BEGIN SOURCE INFORMATION

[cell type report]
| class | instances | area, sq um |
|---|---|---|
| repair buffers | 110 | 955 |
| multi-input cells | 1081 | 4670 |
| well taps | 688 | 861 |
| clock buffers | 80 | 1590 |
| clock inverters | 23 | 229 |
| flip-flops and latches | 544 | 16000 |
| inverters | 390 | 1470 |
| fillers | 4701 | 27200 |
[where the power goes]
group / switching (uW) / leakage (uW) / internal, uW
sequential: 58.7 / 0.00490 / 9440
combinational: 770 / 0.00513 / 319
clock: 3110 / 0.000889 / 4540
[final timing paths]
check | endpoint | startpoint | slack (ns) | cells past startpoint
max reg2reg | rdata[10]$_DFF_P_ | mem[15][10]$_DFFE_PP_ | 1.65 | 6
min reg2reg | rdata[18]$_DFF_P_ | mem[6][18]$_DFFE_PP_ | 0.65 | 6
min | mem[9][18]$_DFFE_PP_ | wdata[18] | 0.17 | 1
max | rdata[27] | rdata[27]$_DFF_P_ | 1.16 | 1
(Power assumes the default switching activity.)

END SOURCE INFORMATION
BEGIN SOURCE INFORMATION

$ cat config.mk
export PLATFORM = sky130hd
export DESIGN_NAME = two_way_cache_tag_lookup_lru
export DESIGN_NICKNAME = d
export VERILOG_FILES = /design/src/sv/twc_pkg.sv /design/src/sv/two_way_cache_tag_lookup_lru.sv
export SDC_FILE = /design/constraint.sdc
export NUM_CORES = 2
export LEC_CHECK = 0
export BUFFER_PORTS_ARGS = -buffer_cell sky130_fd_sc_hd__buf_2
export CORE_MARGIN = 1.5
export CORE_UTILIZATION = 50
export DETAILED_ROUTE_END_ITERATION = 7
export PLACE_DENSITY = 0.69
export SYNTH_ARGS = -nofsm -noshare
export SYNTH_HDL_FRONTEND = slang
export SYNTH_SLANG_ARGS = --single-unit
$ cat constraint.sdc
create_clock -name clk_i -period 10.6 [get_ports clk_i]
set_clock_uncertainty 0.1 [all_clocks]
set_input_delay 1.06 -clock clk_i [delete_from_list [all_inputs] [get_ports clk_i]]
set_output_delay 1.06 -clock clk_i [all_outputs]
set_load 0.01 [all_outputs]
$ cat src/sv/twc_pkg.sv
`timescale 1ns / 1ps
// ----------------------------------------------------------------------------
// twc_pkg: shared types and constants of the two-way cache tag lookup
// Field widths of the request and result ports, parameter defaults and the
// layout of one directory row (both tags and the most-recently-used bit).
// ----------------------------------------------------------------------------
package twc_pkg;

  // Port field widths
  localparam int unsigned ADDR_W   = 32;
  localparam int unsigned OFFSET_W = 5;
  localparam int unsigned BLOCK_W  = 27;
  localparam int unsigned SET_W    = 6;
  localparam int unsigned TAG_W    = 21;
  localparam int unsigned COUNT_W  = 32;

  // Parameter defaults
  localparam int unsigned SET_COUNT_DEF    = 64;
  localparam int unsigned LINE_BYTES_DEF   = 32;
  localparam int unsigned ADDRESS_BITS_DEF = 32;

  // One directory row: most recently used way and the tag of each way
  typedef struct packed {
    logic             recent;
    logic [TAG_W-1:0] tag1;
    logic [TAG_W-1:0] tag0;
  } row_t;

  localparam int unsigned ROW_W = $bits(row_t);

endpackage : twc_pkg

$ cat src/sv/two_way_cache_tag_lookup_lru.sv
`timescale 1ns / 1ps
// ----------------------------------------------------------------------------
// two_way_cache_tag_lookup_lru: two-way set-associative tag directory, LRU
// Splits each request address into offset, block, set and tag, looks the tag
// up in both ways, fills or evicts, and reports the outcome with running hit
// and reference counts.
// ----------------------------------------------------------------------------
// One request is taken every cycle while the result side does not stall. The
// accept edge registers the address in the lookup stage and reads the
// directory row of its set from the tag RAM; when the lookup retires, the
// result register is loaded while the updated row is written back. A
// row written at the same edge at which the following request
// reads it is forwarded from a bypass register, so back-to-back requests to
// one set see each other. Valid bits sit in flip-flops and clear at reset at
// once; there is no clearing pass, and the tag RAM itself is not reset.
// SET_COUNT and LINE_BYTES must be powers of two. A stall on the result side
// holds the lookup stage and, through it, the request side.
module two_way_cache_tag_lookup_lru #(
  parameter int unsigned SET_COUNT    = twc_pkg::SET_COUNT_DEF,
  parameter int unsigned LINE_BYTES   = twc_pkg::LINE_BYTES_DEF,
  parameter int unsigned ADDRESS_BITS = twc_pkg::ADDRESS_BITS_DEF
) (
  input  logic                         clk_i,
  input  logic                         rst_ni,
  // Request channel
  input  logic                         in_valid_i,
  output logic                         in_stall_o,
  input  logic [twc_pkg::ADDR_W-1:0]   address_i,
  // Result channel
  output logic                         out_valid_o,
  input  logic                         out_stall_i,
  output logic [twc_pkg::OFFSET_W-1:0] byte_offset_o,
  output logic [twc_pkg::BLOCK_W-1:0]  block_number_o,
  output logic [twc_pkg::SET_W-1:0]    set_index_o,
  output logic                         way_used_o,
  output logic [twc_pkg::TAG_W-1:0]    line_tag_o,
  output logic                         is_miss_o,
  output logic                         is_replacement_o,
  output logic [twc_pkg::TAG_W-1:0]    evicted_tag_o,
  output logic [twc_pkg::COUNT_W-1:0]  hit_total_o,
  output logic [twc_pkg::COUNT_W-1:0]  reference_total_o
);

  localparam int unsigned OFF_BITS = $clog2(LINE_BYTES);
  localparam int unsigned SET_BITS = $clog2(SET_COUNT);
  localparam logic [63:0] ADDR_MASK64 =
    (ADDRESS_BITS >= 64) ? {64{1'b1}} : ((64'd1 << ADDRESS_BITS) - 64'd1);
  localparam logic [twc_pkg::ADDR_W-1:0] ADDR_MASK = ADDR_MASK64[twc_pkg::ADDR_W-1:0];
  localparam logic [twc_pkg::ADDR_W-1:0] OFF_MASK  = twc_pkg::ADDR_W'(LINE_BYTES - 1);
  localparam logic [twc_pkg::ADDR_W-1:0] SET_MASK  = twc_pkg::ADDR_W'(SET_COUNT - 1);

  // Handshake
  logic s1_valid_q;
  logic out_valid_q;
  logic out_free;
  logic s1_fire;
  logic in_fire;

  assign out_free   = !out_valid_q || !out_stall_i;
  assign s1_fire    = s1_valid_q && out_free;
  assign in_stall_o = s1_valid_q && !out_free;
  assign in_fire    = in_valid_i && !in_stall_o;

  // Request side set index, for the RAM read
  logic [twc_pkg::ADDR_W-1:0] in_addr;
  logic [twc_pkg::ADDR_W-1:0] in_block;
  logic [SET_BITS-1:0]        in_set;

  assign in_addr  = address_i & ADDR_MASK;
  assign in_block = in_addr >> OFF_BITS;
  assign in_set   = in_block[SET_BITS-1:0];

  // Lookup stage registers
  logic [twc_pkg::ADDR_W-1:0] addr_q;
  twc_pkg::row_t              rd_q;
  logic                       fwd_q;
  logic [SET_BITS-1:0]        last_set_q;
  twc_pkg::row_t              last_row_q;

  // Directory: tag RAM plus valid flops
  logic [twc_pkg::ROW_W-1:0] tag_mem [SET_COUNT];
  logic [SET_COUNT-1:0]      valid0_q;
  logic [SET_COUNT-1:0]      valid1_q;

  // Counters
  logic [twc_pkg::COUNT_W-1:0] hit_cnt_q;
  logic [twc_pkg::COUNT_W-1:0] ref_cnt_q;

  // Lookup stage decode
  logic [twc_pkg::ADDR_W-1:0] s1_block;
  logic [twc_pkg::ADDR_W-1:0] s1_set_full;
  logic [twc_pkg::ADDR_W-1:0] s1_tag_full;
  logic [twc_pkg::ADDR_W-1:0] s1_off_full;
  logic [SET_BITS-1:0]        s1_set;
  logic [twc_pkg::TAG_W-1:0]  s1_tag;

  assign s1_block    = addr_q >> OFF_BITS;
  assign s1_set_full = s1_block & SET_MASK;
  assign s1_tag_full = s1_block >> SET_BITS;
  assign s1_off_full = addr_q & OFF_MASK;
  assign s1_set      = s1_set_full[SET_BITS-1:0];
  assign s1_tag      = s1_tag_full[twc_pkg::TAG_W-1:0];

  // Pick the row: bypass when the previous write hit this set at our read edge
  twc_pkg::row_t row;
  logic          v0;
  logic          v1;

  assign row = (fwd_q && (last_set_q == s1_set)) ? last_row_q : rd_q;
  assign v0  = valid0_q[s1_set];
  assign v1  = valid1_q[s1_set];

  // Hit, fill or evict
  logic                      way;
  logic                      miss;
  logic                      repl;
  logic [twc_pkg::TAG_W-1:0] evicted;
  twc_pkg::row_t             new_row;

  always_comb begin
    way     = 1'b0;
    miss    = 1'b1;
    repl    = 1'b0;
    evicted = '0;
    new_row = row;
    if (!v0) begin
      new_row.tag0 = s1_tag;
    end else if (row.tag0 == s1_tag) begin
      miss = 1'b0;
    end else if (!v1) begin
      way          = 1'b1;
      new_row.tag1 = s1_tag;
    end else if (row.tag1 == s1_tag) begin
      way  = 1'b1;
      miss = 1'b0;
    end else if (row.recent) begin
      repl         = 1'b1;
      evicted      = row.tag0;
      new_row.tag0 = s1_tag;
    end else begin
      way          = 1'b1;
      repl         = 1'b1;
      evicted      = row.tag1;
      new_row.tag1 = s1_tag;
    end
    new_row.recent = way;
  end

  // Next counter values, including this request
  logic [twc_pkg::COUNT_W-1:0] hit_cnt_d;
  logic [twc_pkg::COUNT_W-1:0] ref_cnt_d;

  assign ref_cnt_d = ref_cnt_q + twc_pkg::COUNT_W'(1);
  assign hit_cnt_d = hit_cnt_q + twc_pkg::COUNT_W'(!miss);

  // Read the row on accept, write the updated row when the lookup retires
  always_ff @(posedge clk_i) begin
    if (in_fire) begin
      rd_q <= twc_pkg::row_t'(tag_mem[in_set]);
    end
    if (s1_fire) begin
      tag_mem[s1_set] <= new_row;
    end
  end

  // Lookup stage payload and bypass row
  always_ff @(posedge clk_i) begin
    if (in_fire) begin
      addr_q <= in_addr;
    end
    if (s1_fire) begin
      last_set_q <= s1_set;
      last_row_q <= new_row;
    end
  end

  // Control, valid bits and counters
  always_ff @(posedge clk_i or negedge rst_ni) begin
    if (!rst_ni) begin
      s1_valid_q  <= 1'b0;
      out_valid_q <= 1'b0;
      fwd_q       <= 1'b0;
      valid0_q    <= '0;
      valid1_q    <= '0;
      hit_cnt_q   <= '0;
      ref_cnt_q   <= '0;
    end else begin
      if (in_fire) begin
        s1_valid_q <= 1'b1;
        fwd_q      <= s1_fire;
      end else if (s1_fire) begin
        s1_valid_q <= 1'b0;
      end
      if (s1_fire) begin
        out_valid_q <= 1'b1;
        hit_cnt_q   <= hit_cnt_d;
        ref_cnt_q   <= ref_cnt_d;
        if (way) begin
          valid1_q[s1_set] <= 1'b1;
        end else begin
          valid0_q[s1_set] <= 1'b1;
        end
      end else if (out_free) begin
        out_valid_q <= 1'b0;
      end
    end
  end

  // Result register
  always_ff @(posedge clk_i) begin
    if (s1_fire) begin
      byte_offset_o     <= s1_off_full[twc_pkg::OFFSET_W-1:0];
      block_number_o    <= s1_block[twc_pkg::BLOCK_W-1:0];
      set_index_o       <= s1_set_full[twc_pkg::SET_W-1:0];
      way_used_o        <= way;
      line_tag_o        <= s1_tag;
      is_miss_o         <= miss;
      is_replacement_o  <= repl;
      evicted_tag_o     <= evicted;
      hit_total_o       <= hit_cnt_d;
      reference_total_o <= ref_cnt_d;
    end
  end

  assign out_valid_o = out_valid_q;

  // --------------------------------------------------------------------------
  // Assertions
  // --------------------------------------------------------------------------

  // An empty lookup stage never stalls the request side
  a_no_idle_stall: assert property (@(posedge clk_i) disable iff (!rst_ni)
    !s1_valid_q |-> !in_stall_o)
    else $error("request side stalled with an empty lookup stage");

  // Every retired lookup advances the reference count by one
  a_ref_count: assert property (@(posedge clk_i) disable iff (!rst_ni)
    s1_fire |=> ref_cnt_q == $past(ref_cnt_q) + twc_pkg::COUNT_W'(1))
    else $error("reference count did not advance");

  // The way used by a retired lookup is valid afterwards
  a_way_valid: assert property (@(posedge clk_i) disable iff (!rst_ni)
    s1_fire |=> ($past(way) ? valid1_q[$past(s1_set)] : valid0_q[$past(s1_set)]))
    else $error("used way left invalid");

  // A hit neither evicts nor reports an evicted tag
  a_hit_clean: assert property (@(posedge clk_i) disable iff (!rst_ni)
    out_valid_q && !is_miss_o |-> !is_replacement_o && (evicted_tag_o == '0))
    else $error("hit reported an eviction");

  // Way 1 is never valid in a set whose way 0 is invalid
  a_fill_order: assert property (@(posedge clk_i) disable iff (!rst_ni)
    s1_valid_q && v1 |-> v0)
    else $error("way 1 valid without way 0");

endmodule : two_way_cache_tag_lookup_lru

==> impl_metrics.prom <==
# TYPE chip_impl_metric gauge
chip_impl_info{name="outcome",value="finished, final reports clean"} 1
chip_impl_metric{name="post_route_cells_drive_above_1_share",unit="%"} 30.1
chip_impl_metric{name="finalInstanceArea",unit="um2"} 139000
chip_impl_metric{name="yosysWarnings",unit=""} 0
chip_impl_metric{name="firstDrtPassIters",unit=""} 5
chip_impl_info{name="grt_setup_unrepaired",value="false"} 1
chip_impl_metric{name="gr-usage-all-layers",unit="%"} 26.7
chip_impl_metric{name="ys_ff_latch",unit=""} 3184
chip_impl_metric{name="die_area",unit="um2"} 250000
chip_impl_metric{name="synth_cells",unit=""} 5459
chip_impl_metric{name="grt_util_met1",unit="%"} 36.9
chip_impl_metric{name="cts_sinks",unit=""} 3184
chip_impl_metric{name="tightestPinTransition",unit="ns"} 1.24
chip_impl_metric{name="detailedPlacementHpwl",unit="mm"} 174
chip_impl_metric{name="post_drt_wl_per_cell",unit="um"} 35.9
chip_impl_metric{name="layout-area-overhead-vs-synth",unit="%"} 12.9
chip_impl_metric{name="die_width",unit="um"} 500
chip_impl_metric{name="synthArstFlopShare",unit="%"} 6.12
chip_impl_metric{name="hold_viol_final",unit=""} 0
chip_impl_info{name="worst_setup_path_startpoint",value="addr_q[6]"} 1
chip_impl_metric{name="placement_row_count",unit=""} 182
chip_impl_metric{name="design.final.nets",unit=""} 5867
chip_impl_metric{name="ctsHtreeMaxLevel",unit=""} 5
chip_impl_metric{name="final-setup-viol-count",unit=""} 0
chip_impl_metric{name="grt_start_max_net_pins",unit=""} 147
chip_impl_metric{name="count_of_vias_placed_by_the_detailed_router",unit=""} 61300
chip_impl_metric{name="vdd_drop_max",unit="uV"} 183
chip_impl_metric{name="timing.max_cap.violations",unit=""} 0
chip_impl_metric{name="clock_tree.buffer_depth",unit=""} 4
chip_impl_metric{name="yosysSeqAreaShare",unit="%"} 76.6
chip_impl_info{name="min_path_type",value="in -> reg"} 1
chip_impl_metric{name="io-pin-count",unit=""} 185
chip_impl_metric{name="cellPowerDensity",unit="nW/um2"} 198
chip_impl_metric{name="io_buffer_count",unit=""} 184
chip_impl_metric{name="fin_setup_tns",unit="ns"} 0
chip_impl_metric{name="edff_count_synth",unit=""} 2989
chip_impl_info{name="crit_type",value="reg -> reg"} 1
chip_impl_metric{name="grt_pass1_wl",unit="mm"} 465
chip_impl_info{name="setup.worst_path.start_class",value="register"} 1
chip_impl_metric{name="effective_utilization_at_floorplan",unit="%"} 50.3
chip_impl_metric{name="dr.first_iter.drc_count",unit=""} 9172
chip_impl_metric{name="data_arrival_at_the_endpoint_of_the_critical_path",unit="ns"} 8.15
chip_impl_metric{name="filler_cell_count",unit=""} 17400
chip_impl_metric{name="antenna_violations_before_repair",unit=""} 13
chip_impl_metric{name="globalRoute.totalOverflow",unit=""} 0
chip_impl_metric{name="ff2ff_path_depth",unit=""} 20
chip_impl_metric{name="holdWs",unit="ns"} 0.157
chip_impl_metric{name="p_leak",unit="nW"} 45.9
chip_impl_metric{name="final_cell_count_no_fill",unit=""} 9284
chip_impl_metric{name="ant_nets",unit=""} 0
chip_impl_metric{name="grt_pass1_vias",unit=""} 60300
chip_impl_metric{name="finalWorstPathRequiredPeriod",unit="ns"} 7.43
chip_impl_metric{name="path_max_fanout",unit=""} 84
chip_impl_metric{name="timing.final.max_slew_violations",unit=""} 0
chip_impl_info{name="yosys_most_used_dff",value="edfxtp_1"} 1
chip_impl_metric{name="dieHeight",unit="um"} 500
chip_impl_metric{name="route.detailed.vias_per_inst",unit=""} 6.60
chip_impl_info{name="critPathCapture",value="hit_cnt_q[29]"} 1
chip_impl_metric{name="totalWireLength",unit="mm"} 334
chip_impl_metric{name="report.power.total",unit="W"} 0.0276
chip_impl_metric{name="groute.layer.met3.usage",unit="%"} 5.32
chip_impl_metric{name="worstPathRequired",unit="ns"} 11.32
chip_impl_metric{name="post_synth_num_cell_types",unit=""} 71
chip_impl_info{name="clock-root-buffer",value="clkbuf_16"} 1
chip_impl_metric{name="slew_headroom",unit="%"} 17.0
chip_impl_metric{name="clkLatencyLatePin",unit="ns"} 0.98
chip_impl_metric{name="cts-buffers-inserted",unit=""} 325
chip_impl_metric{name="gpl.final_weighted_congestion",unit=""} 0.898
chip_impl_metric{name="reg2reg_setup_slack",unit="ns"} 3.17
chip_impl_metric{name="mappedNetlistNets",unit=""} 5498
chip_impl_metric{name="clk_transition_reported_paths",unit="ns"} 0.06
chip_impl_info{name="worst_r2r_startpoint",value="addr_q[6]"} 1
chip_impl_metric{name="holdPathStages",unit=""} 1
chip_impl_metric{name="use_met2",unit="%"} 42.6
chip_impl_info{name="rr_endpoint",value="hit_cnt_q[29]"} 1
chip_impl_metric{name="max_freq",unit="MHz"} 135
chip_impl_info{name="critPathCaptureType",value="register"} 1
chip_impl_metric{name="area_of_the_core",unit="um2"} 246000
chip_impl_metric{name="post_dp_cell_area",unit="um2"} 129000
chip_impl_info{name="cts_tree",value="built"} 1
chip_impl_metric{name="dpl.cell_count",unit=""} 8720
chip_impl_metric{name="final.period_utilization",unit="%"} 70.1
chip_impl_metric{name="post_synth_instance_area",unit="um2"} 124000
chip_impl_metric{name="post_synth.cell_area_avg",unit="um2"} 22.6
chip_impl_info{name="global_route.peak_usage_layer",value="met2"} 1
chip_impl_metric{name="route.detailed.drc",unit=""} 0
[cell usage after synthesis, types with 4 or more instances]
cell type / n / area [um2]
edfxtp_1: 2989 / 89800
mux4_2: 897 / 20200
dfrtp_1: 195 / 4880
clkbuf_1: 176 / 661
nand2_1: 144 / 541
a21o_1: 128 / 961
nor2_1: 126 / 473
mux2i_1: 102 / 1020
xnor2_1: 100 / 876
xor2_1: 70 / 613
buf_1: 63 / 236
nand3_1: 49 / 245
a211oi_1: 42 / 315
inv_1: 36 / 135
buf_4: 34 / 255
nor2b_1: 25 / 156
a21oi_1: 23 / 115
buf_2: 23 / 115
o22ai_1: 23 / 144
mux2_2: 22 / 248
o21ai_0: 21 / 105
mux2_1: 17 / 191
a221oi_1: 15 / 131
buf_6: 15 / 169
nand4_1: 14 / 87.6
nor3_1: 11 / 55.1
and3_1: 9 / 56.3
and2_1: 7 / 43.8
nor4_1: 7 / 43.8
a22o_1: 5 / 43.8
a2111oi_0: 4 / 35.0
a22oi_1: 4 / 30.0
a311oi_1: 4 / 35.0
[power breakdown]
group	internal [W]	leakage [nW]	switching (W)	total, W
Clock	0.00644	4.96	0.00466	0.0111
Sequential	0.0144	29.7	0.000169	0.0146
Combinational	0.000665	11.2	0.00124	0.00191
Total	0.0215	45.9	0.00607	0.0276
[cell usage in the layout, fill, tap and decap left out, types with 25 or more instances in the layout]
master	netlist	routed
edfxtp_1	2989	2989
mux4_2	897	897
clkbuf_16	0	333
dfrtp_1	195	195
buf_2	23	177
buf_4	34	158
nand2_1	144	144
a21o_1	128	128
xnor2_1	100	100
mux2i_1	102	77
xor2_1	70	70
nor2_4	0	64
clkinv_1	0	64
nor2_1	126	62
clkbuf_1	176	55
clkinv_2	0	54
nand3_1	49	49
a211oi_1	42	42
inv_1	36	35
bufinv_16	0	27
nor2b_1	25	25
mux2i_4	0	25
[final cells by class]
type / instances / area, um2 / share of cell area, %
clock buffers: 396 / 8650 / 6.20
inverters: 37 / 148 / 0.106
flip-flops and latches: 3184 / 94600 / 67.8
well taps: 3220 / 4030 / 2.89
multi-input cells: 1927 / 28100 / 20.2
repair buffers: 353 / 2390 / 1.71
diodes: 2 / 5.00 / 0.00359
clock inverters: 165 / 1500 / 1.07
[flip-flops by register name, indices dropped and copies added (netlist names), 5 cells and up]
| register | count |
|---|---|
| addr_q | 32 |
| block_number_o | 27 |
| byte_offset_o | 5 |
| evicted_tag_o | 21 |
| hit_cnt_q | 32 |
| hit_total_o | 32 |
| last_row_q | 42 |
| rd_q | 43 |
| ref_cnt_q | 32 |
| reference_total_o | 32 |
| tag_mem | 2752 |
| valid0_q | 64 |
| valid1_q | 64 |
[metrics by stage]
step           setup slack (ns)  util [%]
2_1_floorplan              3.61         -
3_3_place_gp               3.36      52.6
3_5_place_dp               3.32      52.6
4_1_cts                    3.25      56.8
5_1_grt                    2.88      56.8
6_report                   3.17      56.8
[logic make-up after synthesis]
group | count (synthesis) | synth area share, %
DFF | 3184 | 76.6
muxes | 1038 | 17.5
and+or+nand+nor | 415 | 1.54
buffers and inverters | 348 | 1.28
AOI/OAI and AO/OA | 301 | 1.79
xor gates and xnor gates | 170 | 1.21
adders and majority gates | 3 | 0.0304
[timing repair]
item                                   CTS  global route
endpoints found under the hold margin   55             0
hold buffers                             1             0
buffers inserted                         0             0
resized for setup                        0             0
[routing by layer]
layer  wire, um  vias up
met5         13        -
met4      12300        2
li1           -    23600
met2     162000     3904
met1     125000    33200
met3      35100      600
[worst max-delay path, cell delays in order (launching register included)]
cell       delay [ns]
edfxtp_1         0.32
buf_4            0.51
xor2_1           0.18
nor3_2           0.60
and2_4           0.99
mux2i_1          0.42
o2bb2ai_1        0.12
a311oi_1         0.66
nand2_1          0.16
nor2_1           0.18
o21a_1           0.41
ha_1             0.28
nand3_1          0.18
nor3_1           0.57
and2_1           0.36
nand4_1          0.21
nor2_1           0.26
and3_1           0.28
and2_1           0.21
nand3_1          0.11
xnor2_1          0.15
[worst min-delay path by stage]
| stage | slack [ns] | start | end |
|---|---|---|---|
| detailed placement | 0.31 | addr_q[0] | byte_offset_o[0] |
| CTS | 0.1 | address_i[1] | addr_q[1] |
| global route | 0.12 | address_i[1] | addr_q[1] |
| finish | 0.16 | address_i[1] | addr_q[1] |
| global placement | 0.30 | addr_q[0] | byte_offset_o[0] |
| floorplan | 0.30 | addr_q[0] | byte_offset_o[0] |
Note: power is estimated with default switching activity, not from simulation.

END SOURCE INFORMATION

• THE TASK
Show every line above in which the word "rdata" occurs.

• SOLUTION BELOW
max reg2reg | rdata[10]$_DFF_P_ | mem[15][10]$_DFFE_PP_ | 1.65 | 6
min reg2reg | rdata[18]$_DFF_P_ | mem[6][18]$_DFFE_PP_ | 0.65 | 6
max | rdata[27] | rdata[27]$_DFF_P_ | 1.16 | 1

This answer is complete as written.